このプロジェクトのglTFファイルには、3Dモデル、テクスチャ、アニメーション、カメラの情報がすべて含まれています。
例外的にライトだけはglTFに含めず、Babylon.jsで手作業によって配置しました。これは、最終的なビジュアルの微調整をブラウザ上で行うためです。同じライトを設定しても、Blender上のライティングとBabylon.jsでのレンダリング結果はやはり差があります。
また、リアルな質感を表現するために、Fluent MaterializerとSimplebakeアドオンを購入しました。これらを使用してPBRマテリアルの色/光沢/凹凸/陰影/発光などの情報は事前にテクスチャとしてベイクされており、その分Babylon.jsでの処理負荷が軽減されます。結果的に描画品質を上げながら高いフレームレートを維持することができました。
glTF Transform
このプロジェクトはスマートフォンも動作対象にしています。
そこで課題になってくるのが、CPUとGPUへの動作負荷、メモリ消費量と通信データ量です。
動作負荷については、描画解像度やポリゴン数、光源の数によって制御できます。fpsをリアルタイムに計測することで比較的簡単に最適化できました。
一方、メモリ消費はデータサイズとある程度連動しているものの、どの程度が適切か調整するのに苦労しました。特にiOSでは、少しでも過負荷が検知されるとブラウザごと落ちてしまうため、デバッグするのも難しい状況でした。

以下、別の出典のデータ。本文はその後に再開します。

$ cat config.mk
export PLATFORM = sky130hd
export DESIGN_NAME = axi_rd_arbiter_flat
export DESIGN_NICKNAME = d
export VERILOG_FILES = /design/src/rtl/axi_rd_arbiter_if.sv /design/src/rtl/axi_rd_arbiter.sv /design/src/flat_wrapper.sv
export SDC_FILE = /design/constraint.sdc
export NUM_CORES = 1
export LEC_CHECK = 0
export BUFFER_PORTS_ARGS = -buffer_cell sky130_fd_sc_hd__buf_2
export CAP_MARGIN = 20
export CELL_PAD_IN_SITES_DETAIL_PLACEMENT = 0
export CELL_PAD_IN_SITES_GLOBAL_PLACEMENT = 2
export CORE_ASPECT_RATIO = 1.1
export CORE_MARGIN = 2
export CORE_UTILIZATION = 21
export DETAILED_ROUTE_END_ITERATION = 10
export MAX_ROUTING_LAYER = met4
export PLACE_DENSITY = 0.88
export SLEW_MARGIN = 20
export SYNTH_ARGS = -nofsm -noshare
export SYNTH_HDL_FRONTEND = slang
export SYNTH_SLANG_ARGS = --single-unit
$ cat constraint.sdc
create_clock -name clk -period 2.6 [get_ports clk]
set_input_delay 0 -clock clk [delete_from_list [all_inputs] [get_ports clk]]
set_output_delay 0 -clock clk [all_outputs]
set_load 0.05 [all_outputs]
$ cat src/rtl/axi_rd_arbiter_if.sv
// Bus bundle for the two-requester AXI3 read arbiter: requester request/response
// channels plus the shared AR/R master channels.
interface axi_rd_arbiter_if #(
    parameter int unsigned ADDR_WID = 32
);
    localparam int unsigned LEN_W  = 4;
    localparam int unsigned ID_W   = 4;
    localparam int unsigned DATA_W = 32;

    // Instruction-side requester
    logic                inst_req_valid;
    logic                inst_req_ready;
    logic [ADDR_WID-1:0] inst_req_addr;
    logic [LEN_W-1:0]    inst_req_len;
    logic                inst_resp_valid;
    logic                inst_resp_ready;
    logic [DATA_W-1:0]   inst_resp_data;
    logic                inst_resp_last;

    // Data-side requester
    logic                data_req_valid;
    logic                data_req_ready;
    logic [ADDR_WID-1:0] data_req_addr;
    logic [LEN_W-1:0]    data_req_len;
    logic                data_resp_valid;
    logic                data_resp_ready;
    logic [DATA_W-1:0]   data_resp_data;
    logic                data_resp_last;

    // AXI AR channel
    logic [ID_W-1:0]     arid;
    logic [ADDR_WID-1:0] araddr;
    logic [LEN_W-1:0]    arlen;
    logic                arvalid;
    logic                arready;

    // AXI R channel
    logic [ID_W-1:0]     rid;
    logic [DATA_W-1:0]   rdata;
    logic                rlast;
    logic                rvalid;
    logic                rready;

    // Arbiter side
    modport master (
        input  inst_req_valid, inst_req_addr, inst_req_len, inst_resp_ready,
        output inst_req_ready, inst_resp_valid, inst_resp_data, inst_resp_last,
        input  data_req_valid, data_req_addr, data_req_len, data_resp_ready,
        output data_req_ready, data_resp_valid, data_resp_data, data_resp_last,
        output arid, araddr, arlen, arvalid,
        input  arready,
        input  rid, rdata, rlast, rvalid,
        output rready
    );

    // Requesters and AXI slave side
    modport slave (
        output inst_req_valid, inst_req_addr, inst_req_len, inst_resp_ready,
        input  inst_req_ready, inst_resp_valid, inst_resp_data, inst_resp_last,
        output data_req_valid, data_req_addr, data_req_len, data_resp_ready,
        input  data_req_ready, data_resp_valid, data_resp_data, data_resp_last,
        input  arid, araddr, arlen, arvalid,
        output arready,
        output rid, rdata, rlast, rvalid,
        input  rready
    );
endinterface

$ cat src/rtl/axi_rd_arbiter.sv
// Two-requester (inst/data) AXI3 read arbiter with per-requester outstanding-burst limits.
// Define ARB_ROUND_ROBIN_EN for round-robin arbitration; default is fixed data-first priority.
module axi_rd_arbiter #(
    parameter int unsigned ADDR_WID        = 32,
    parameter int unsigned MAX_OUTSTANDING = 4
) (
    input logic              clk,
    input logic              resetn,
    axi_rd_arbiter_if.master bus
);
    localparam int unsigned CNT_W = 4;
    localparam int unsigned LEN_W = 4;
    localparam int unsigned ID_W  = 4;

    localparam logic [0:0] ST_IDLE  = 1'b0;
    localparam logic [0:0] ST_ISSUE = 1'b1;

    localparam logic SEL_INST = 1'b0;
    localparam logic SEL_DATA = 1'b1;

    logic [0:0]          state;
    logic [0:0]          state_nxt;
    logic [ADDR_WID-1:0] araddr_q;
    logic [ADDR_WID-1:0] araddr_nxt;
    logic [LEN_W-1:0]    arlen_q;
    logic [LEN_W-1:0]    arlen_nxt;
    logic [ID_W-1:0]     arid_q;
    logic [ID_W-1:0]     arid_nxt;

    logic [CNT_W-1:0]    inst_cnt;
    logic [CNT_W-1:0]    data_cnt;

    logic inst_elig_c;
    logic data_elig_c;
    logic sel_c;
    logic grant_c;
    logic inst_grant_c;
    logic data_grant_c;

    logic rsel_c;
    logic rready_c;
    logic inst_done_c;
    logic data_done_c;
    logic unused_rid;

`ifdef ARB_ROUND_ROBIN_EN
    logic last_grant;
`endif

    // Eligibility and requester selection
    always_comb begin
        inst_elig_c = bus.inst_req_valid && (inst_cnt < CNT_W'(MAX_OUTSTANDING));
        data_elig_c = bus.data_req_valid && (data_cnt < CNT_W'(MAX_OUTSTANDING));
        sel_c       = SEL_DATA;
        if (inst_elig_c && data_elig_c) begin
`ifdef ARB_ROUND_ROBIN_EN
            sel_c = ~last_grant;
`else
            sel_c = SEL_DATA;
`endif
        end else if (inst_elig_c) begin
            sel_c = SEL_INST;
        end
    end

    // Next-state and AR payload capture
    always_comb begin
        state_nxt  = state;
        araddr_nxt = araddr_q;
        arlen_nxt  = arlen_q;
        arid_nxt   = arid_q;
        grant_c    = 1'b0;
        case (state)
            ST_IDLE: begin
                if (resetn && (inst_elig_c || data_elig_c)) begin
                    grant_c    = 1'b1;
                    state_nxt  = ST_ISSUE;
                    araddr_nxt = (sel_c == SEL_DATA) ? bus.data_req_addr : bus.inst_req_addr;
                    arlen_nxt  = (sel_c == SEL_DATA) ? bus.data_req_len  : bus.inst_req_len;
                    arid_nxt   = {3'b000, sel_c};
                end
            end
            ST_ISSUE: begin
                if (bus.arready) begin
                    state_nxt = ST_IDLE;
                end
            end
            default: state_nxt = ST_IDLE;
        endcase
    end

    always_ff @(posedge clk or negedge resetn) begin
        if (!resetn) begin
            state    <= ST_IDLE;
            araddr_q <= '0;
            arlen_q  <= '0;
            arid_q   <= '0;
        end else begin
            state    <= state_nxt;
            araddr_q <= araddr_nxt;
            arlen_q  <= arlen_nxt;
            arid_q   <= arid_nxt;
        end
    end

`ifdef ARB_ROUND_ROBIN_EN
    // Resets to data so the first contested grant goes to inst
    always_ff @(posedge clk or negedge resetn) begin
        if (!resetn) begin
            last_grant <= SEL_DATA;
        end else if (grant_c) begin
            last_grant <= sel_c;
        end
    end
`endif

    assign inst_grant_c = grant_c && (sel_c == SEL_INST);
    assign data_grant_c = grant_c && (sel_c == SEL_DATA);

    assign bus.inst_req_ready = inst_grant_c;
    assign bus.data_req_ready = data_grant_c;

    assign bus.arvalid = (state == ST_ISSUE);
    assign bus.araddr  = araddr_q;
    assign bus.arlen   = arlen_q;
    assign bus.arid    = arid_q;

    // R channel steering on rid[0]; upper id bits carry no routing meaning
    assign rsel_c     = bus.rid[0];
    assign unused_rid = ^bus.rid[ID_W-1:1];
    assign rready_c   = rsel_c ? bus.data_resp_ready : bus.inst_resp_ready;

    assign bus.rready          = rready_c;
    assign bus.inst_resp_valid = bus.rvalid && !rsel_c;
    assign bus.data_resp_valid = bus.rvalid && rsel_c;
    assign bus.inst_resp_data  = bus.rdata;
    assign bus.data_resp_data  = bus.rdata;
    assign bus.inst_resp_last  = bus.rlast;
    assign bus.data_resp_last  = bus.rlast;

    assign inst_done_c = bus.rvalid && rready_c && bus.rlast && !rsel_c;
    assign data_done_c = bus.rvalid && rready_c && bus.rlast && rsel_c;

    // Outstanding bursts: simultaneous issue and completion cancel; never drops below zero
    always_ff @(posedge clk or negedge resetn) begin
        if (!resetn) begin
            inst_cnt <= '0;
        end else if (inst_grant_c && !inst_done_c) begin
            inst_cnt <= inst_cnt + CNT_W'(1);
        end else if (!inst_grant_c && inst_done_c && (inst_cnt != '0)) begin
            inst_cnt <= inst_cnt - CNT_W'(1);
        end
    end

    always_ff @(posedge clk or negedge resetn) begin
        if (!resetn) begin
            data_cnt <= '0;
        end else if (data_grant_c && !data_done_c) begin
            data_cnt <= data_cnt + CNT_W'(1);
        end else if (!data_grant_c && data_done_c && (data_cnt != '0)) begin
            data_cnt <= data_cnt - CNT_W'(1);
        end
    end
endmodule

$ cat src/flat_wrapper.sv
// flat-port wrapper written by rule: the top's interface ports become plain ports
module axi_rd_arbiter_flat 
#(
    parameter int unsigned ADDR_WID        = 32,
    parameter int unsigned MAX_OUTSTANDING = 4
)
  (clk, resetn, bus_inst_req_valid, bus_inst_req_addr, bus_inst_req_len, bus_inst_resp_ready, bus_inst_req_ready, bus_inst_resp_valid, bus_inst_resp_data, bus_inst_resp_last, bus_data_req_valid, bus_data_req_addr, bus_data_req_len, bus_data_resp_ready, bus_data_req_ready, bus_data_resp_valid, bus_data_resp_data, bus_data_resp_last, bus_arid, bus_araddr, bus_arlen, bus_arvalid, bus_arready, bus_rid, bus_rdata, bus_rlast, bus_rvalid, bus_rready);
  axi_rd_arbiter_if #(.ADDR_WID(ADDR_WID)) bus_i ();
  input logic clk;
  input logic resetn;
  input wire logic [$bits(bus_i.inst_req_valid)-1:0] bus_inst_req_valid;
  input wire logic [$bits(bus_i.inst_req_addr)-1:0] bus_inst_req_addr;
  input wire logic [$bits(bus_i.inst_req_len)-1:0] bus_inst_req_len;
  input wire logic [$bits(bus_i.inst_resp_ready)-1:0] bus_inst_resp_ready;
  output wire logic [$bits(bus_i.inst_req_ready)-1:0] bus_inst_req_ready;
  output wire logic [$bits(bus_i.inst_resp_valid)-1:0] bus_inst_resp_valid;
  output wire logic [$bits(bus_i.inst_resp_data)-1:0] bus_inst_resp_data;
  output wire logic [$bits(bus_i.inst_resp_last)-1:0] bus_inst_resp_last;
  input wire logic [$bits(bus_i.data_req_valid)-1:0] bus_data_req_valid;
  input wire logic [$bits(bus_i.data_req_addr)-1:0] bus_data_req_addr;
  input wire logic [$bits(bus_i.data_req_len)-1:0] bus_data_req_len;
  input wire logic [$bits(bus_i.data_resp_ready)-1:0] bus_data_resp_ready;
  output wire logic [$bits(bus_i.data_req_ready)-1:0] bus_data_req_ready;
  output wire logic [$bits(bus_i.data_resp_valid)-1:0] bus_data_resp_valid;
  output wire logic [$bits(bus_i.data_resp_data)-1:0] bus_data_resp_data;
  output wire logic [$bits(bus_i.data_resp_last)-1:0] bus_data_resp_last;
  output wire logic [$bits(bus_i.arid)-1:0] bus_arid;
  output wire logic [$bits(bus_i.araddr)-1:0] bus_araddr;
  output wire logic [$bits(bus_i.arlen)-1:0] bus_arlen;
  output wire logic [$bits(bus_i.arvalid)-1:0] bus_arvalid;
  input wire logic [$bits(bus_i.arready)-1:0] bus_arready;
  input wire logic [$bits(bus_i.rid)-1:0] bus_rid;
  input wire logic [$bits(bus_i.rdata)-1:0] bus_rdata;
  input wire logic [$bits(bus_i.rlast)-1:0] bus_rlast;
  input wire logic [$bits(bus_i.rvalid)-1:0] bus_rvalid;
  output wire logic [$bits(bus_i.rready)-1:0] bus_rready;
  assign bus_i.inst_req_valid = bus_inst_req_valid;
  assign bus_i.inst_req_addr = bus_inst_req_addr;
  assign bus_i.inst_req_len = bus_inst_req_len;
  assign bus_i.inst_resp_ready = bus_inst_resp_ready;
  assign bus_inst_req_ready = bus_i.inst_req_ready;
  assign bus_inst_resp_valid = bus_i.inst_resp_valid;
  assign bus_inst_resp_data = bus_i.inst_resp_data;
  assign bus_inst_resp_last = bus_i.inst_resp_last;
  assign bus_i.data_req_valid = bus_data_req_valid;
  assign bus_i.data_req_addr = bus_data_req_addr;
  assign bus_i.data_req_len = bus_data_req_len;
  assign bus_i.data_resp_ready = bus_data_resp_ready;
  assign bus_data_req_ready = bus_i.data_req_ready;
  assign bus_data_resp_valid = bus_i.data_resp_valid;
  assign bus_data_resp_data = bus_i.data_resp_data;
  assign bus_data_resp_last = bus_i.data_resp_last;
  assign bus_arid = bus_i.arid;
  assign bus_araddr = bus_i.araddr;
  assign bus_arlen = bus_i.arlen;
  assign bus_arvalid = bus_i.arvalid;
  assign bus_i.arready = bus_arready;
  assign bus_i.rid = bus_rid;
  assign bus_i.rdata = bus_rdata;
  assign bus_i.rlast = bus_rlast;
  assign bus_i.rvalid = bus_rvalid;
  assign bus_rready = bus_i.rready;
  axi_rd_arbiter #(.ADDR_WID(ADDR_WID), .MAX_OUTSTANDING(MAX_OUTSTANDING)) u_core (.clk(clk), .resetn(resetn), .bus(bus_i));
endmodule
# --- Word level (Yosys, flattened, before mapping) ---
# Index checks and enable logic that the tools add are counted.
totals:
  reg_bits: 46
  input_bits: 117
  output_inout_bits: 112
op_classes:
  addsub: 4
  order_cmp: 2
  muxes: 13
  bitwise_logic: 2
  n_reduce_logical: 29
ops:
  columns: ["cell", "count"]
  rows:
  - ["$mux 32", 1]
  - ["$mux 4", 5]
  - ["$logic_and 1x1->1", 18]
  - ["$add 4x1->4 const B", 2]
  - ["$lt 4x3->1 const B", 2]
  - ["$reduce_bool 4->1", 2]
  - ["$sub 4x1->4 const B", 2]
  - ["$mux 1", 6]
  - ["$logic_not 1->1", 5]
  - ["$reduce_bool 2->1", 2]
  - ["$not 1->1", 2]
  - ["$pmux 1 s2", 1]
  - ["$reduce_and 2->1", 1]
  - ["$logic_or 1x1->1", 1]

# --- Depth between registers and ports, before layout ---
logic_depth:
  word_depth: 12
  depth_mapped: 8

# --- Worst setup path before layout ---
# OpenSTA, ideal clock, no wires.
synth_timing:
  path_kind: "reg2reg"
  start: "register u_core.state (netlist: u_core.bus.arvalid)"
  end: "register u_core.inst_cnt[3]"
  setup_time_ps: 80
  arrival_ps: 2305
  required_ps: 2520
  setup_slack_ps: 215
  stages_incl_launch_ff: 9
  period_less_slack_ps: 2385
  cell_sequence: "dfrtp_1 nor2b_1 and4_2 inv_1 ha_1 a21o_1 a21oi_1 mux2i_1 xnor2_1"
synth_via:
  elab_chain_len: 6
  elab_cells_between_ends: 8
  cone_classes: "mux: 2; reduce/logical: 6"
synth_lines:
  columns: ["element", "line", "rtl"]
  rows:
  - ["from (decl)", "axi_rd_arbiter.sv:21", "logic [0:0] state;"]
  - ["from (signal assigned)", "axi_rd_arbiter.sv:99", "state <= state_nxt;"]
  - ["$mux 1 (*)", "axi_rd_arbiter.sv:73", "case (state)"]
  - ["$logic_and 1x1->1 (*)", "axi_rd_arbiter.sv:117", "assign inst_grant_c = grant_c && (sel_c == SEL_INST);"]
  - ["$logic_not 1->1", "axi_rd_arbiter.sv:150", "end else if (!inst_grant_c && inst_done_c && (inst_cnt != '0)) begin"]
  - ["$logic_and 1x1->1 (2 in a row)", "axi_rd_arbiter.sv:150", null]
  - ["$reduce_bool 2->1 (no source line)", null, null]
  - ["to (signal assigned)", "axi_rd_arbiter.sv:149", "inst_cnt <= inst_cnt + CNT_W'(1);"]
  - ["to (signal assigned)", "axi_rd_arbiter.sv:151", "inst_cnt <= inst_cnt - CNT_W'(1);"]
  - ["to (decl)", "axi_rd_arbiter.sv:30", "logic [CNT_W-1:0] inst_cnt;"]
# Mark *: on every way between the ends. The rest lies on a longest branch, timed or not.
# A chain may end at the register's enable or synchronous reset.

# --- Worst setup path after layout ---
layout_timing:
  start: "register u_core.data_cnt[3]"
  end: "register u_core.inst_cnt[3]"
layout_via:
  elab_chain_len: 11
  elab_cells_between_ends: 16
  cone_classes: "order compare: 1; mux: 4; bitwise: 1; reduce/logical: 10"
layout_lines:
  columns: ["element", "line", "rtl"]
  rows:
  - ["from (decl)", "axi_rd_arbiter.sv:31", "logic [CNT_W-1:0] data_cnt;"]
  - ["from (signal assigned)", "axi_rd_arbiter.sv:159", "data_cnt <= data_cnt + CNT_W'(1);"]
  - ["from (signal assigned)", "axi_rd_arbiter.sv:161", "data_cnt <= data_cnt - CNT_W'(1);"]
  - ["$lt 4x3->1 (*)", "axi_rd_arbiter.sv:53", "data_elig_c = bus.data_req_valid && (data_cnt < CNT_W'(MAX_OUTSTANDING));"]
  - ["$logic_and 1x1->1 (*)", "axi_rd_arbiter.sv:53", null]
  - ["$logic_or 1x1->1", "axi_rd_arbiter.sv:75", "if (resetn && (inst_elig_c || data_elig_c)) begin"]
  - ["$logic_and 1x1->1", "axi_rd_arbiter.sv:75", null]
  - ["$mux 1", "axi_rd_arbiter.sv:75", null]
  - ["$mux 1", "axi_rd_arbiter.sv:73", null]
  - ["$logic_and 1x1->1 (*)", "axi_rd_arbiter.sv:117", null]
  - ["$logic_not 1->1", "axi_rd_arbiter.sv:150", null]
  - ["$logic_and 1x1->1 (2 in a row)", "axi_rd_arbiter.sv:150", null]
  - ["$reduce_bool 2->1 (no source line)", null, null]
# Marks and branches as above.

==> run_results.csv <==
group,metric,value,unit
run_status,status,"completed",
clock_network,root_buffer,"clkbuf_16",
cells_and_area,area_growth,22.7,%
floorplanning,coreArea,13300,um2
setup_path,critPathRequiredTime,2.82,ns
cells_and_area,instances_no_fill,547,
clock_network,post-cts-setup-buffers,0,
timing,drv_slew,0,
yosys,yosys_warnings,0,
floorplanning,io_pins,229,
setup_path,critPathKind,"reg -> reg",
yosys,synth_edf_count,0,
worst_hold_path,hold_path_depth,0,
floorplanning,rows,44,
setup_path,crit_fanout,5,
grt,grt_max_degree,48,
placed_design,preCtsSetupSlack,0.365,ns
yosys,async_reset_ff_share,100,%
drt,viasPerCell,4.02,
yosys,synth.distinct_cells,37,
placed_design,gp_congestion,0.734,
drt,dr.pass1.iters,4,
floorplanning,die_x,115,um
drt,ant_nets,0,
clock_network,clk_pin_slew,0.07,ns
power_and_ir_drop,p_leak,1.64,nW
setup_path,critPathLaunchType,"register",
timing,finalWorstPathRequiredPeriod,2.25,ns
cells_and_area,final_nets,485,
clock_network,clockBufferDepth,2,
timing,setup_violations,0,
timing,hold_violations,0,
grt,grt_pass1_vias,2194,
timing,hold_ws,0.0000257,ns
yosys,synthDominantCellAreaShare,40.2,%
drt,wl,7100,um
clock_network,numCtsBuffers,5,
setup_path,rr_worst_depth,8,
grt,antenna_found_initial,0,
yosys,synthFlopType,"dfrtp_1",
grt,grt_pass1_wl,11200,um
setup_path,worstSetupEndpointType,"register",
setup_path,rr_endpoint,"u_core.inst_cnt[3]$_DFFE_PN0P_",
floorplanning,fp.dieH,126,um
yosys,synth_largest_area_cell,"dfrtp_1",
worst_hold_path,hp-start,"bus_rdata[20]",
placed_design,hpwl,5170,um
setup_path,cp_data_arrival_time,2.47,ns
drt,routedWlPerCell,13.0,um
timing,setup_slack,0.351,ns
cells_and_area,drive_gt1_share,46.6,%
placed_design,place.port_buffers,126,
yosys,synth_common_cells,"buf_4, dfrtp_1, nand2_1",
power_and_ir_drop,ir_drop,0.495,mV
clock_network,clk_latency,0.29,ns
yosys,ys_seq_area_share,40.2,%
timing,finalClockSkew,0.00705,ns
floorplanning,dieArea,14600,um2
setup_path,regToRegStartpoint,"u_core.data_cnt[3]$_DFFE_PN0P_",
placed_design,dp.cells,525,
power_and_ir_drop,power_density,1290,nW/um2
timing,period_share,86.5,%
drt,drt-initial-drc-count,92,
yosys,synth_cells,289,
floorplanning,initial_core_util,21.6,%
yosys,synth_area_per_cell,9.91,um2
yosys,syn_area,2860,um2
drt,drc,0,
drt,vias,2200,
clock_network,cts_sinks,46,
yosys,ys_ff_latch,46,
clock_network,cts_tree,"built",
grt,track_usage,10.0,%
worst_hold_path,hold_path.class,"in -> out",
timing,rsz0062_at_grt,"false",
yosys,ys_top_cells_by_area,"dfrtp_1, buf_4, o21ai_0",
yosys,yosys.cell_count.top_type,"buf_4",
timing,relSlewSlack,59.1,%
timing,setup-tns-final,0,ns
setup_path,rrSetupSlack,0.35,ns
clock_network,htree_levels,2,
worst_hold_path,holdPathEnd,"bus_data_resp_data[20]",
grt,gr-total-overflow,0,
cells_and_area,n_antenna_cell,0,
flow_run,max-cap-violations,0,
timing,max_freq,445,MHz
timing,worstMarginPinSlew,0.614,ns
## power breakdown
part / total (mW) / switching (mW) / internal (mW)
sequential: 1.30 / 0.235 / 1.06
clock: 0.737 / 0.286 / 0.451
combinational: 2.50 / 1.76 / 0.735
## state kept, by name (all words and copies together), names as in the netlist
register and count:
u_core.inst_cnt 4, u_core.bus.arlen 4, u_core.data_cnt 4, u_core.bus.arid 1, u_core.bus.araddr 32, u_core.bus.arvalid 1
## worst max-delay path, cell delays in order, from the launching register on
cell and delay [ns]:
dfrtp_1 0.43, or3b_4 0.46, and4_2 0.25, inv_1 0.10, ha_1 0.23, a21o_1 0.15
a21oi_1 0.17, mux2i_1 0.24, xnor2_1 0.14
## timing repair
item                                    CTS  global route
endpoints found under the setup margin    0             2
resized for setup                         0             1
hold buffers                             13             0
endpoints found under the hold margin    56             0
## kinds of logic (layout without fill, tap and decap cells)
group	count (synthesis)	after routing	synth area share, %
buf+inv	86	158	21.7
compound gates	82	82	21.0
simple gates	56	56	9.66
flops	46	46	40.2
fa+ha+maj	6	6	3.15
xor+xnor	6	6	1.83
mux	6	6	2.40
other cells	1	3	0.131
## metrics by stage
stage               power (mW)  utilization, %  cell area (um2)
floorplan                 3.43               -             2870
global placement          3.75            24.0             3190
detailed placement        3.81            24.0             3190
CTS                       4.60            26.3             3480
global route              4.87            26.5             3510
finish                    4.53            26.5             3510
## worst max-delay path by stage
stage                                              start                          endpoint  slack (ns)  depth (start not counted)
after floorplan             u_core.bus.arvalid$_DFF_PN0_    u_core.inst_cnt[3]$_DFFE_PN0P_        0.21                          8
after global placement    u_core.data_cnt[3]$_DFFE_PN0P_    u_core.inst_cnt[3]$_DFFE_PN0P_        0.39                          8
after detailed placement  u_core.data_cnt[3]$_DFFE_PN0P_    u_core.inst_cnt[3]$_DFFE_PN0P_        0.36                          8
after CTS                 u_core.inst_cnt[3]$_DFFE_PN0P_  u_core.bus.araddr[2]$_DFFE_PN0P_        0.14                          6
after global routing      u_core.data_cnt[3]$_DFFE_PN0P_    u_core.inst_cnt[3]$_DFFE_PN0P_        0.17                          8
final                     u_core.data_cnt[3]$_DFFE_PN0P_    u_core.inst_cnt[3]$_DFFE_PN0P_        0.35                          8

結論としては、各テクスチャの解像度を落とすのが効果的でした。少ない数の高解像度テクスチャで構成するよりも、低解像度テクスチャがたくさんあった方が遥かに安定するようです。そこで肩/腕/腰などのパーツごとにテクスチャを分割し、PC用には2Kテクスチャ(2048 x 2048px)、モバイルには1Kテクスチャ(1024 x 1024px)を使用したglTFファイルを2つ用意して、出し分けるようにしました。
またglTFファイルに含まれる各テクスチャをWebP形式に変換することで、ファイルサイズの削減も行いました。
さて、前置きが長くなりましたが、これらの最適化処理を自動化するのがglTF Transformというツールです。Node.js上で動作します。
私はnpm-scriptsに組み込んで、コマンド1つでファイルを最適化できるように設定しました。
React
人気のあるWeb UIフレームワークの1つです。2DのUIと、アプリケーションとしての外枠部分はReactを使って実装しました。react-spring、react-tooltip、react-i18nextなどのプラグインも活用しています。
Babylon.jsとの連携は、babylonjs-hookというライブラリを使いました。これはReactアプリ内にBabylon.jsのcanvasを生成するのに特化した、非常にシンプルなライブラリです。つまり、ReactとBabylon.jsはかなりの疎結合になっています。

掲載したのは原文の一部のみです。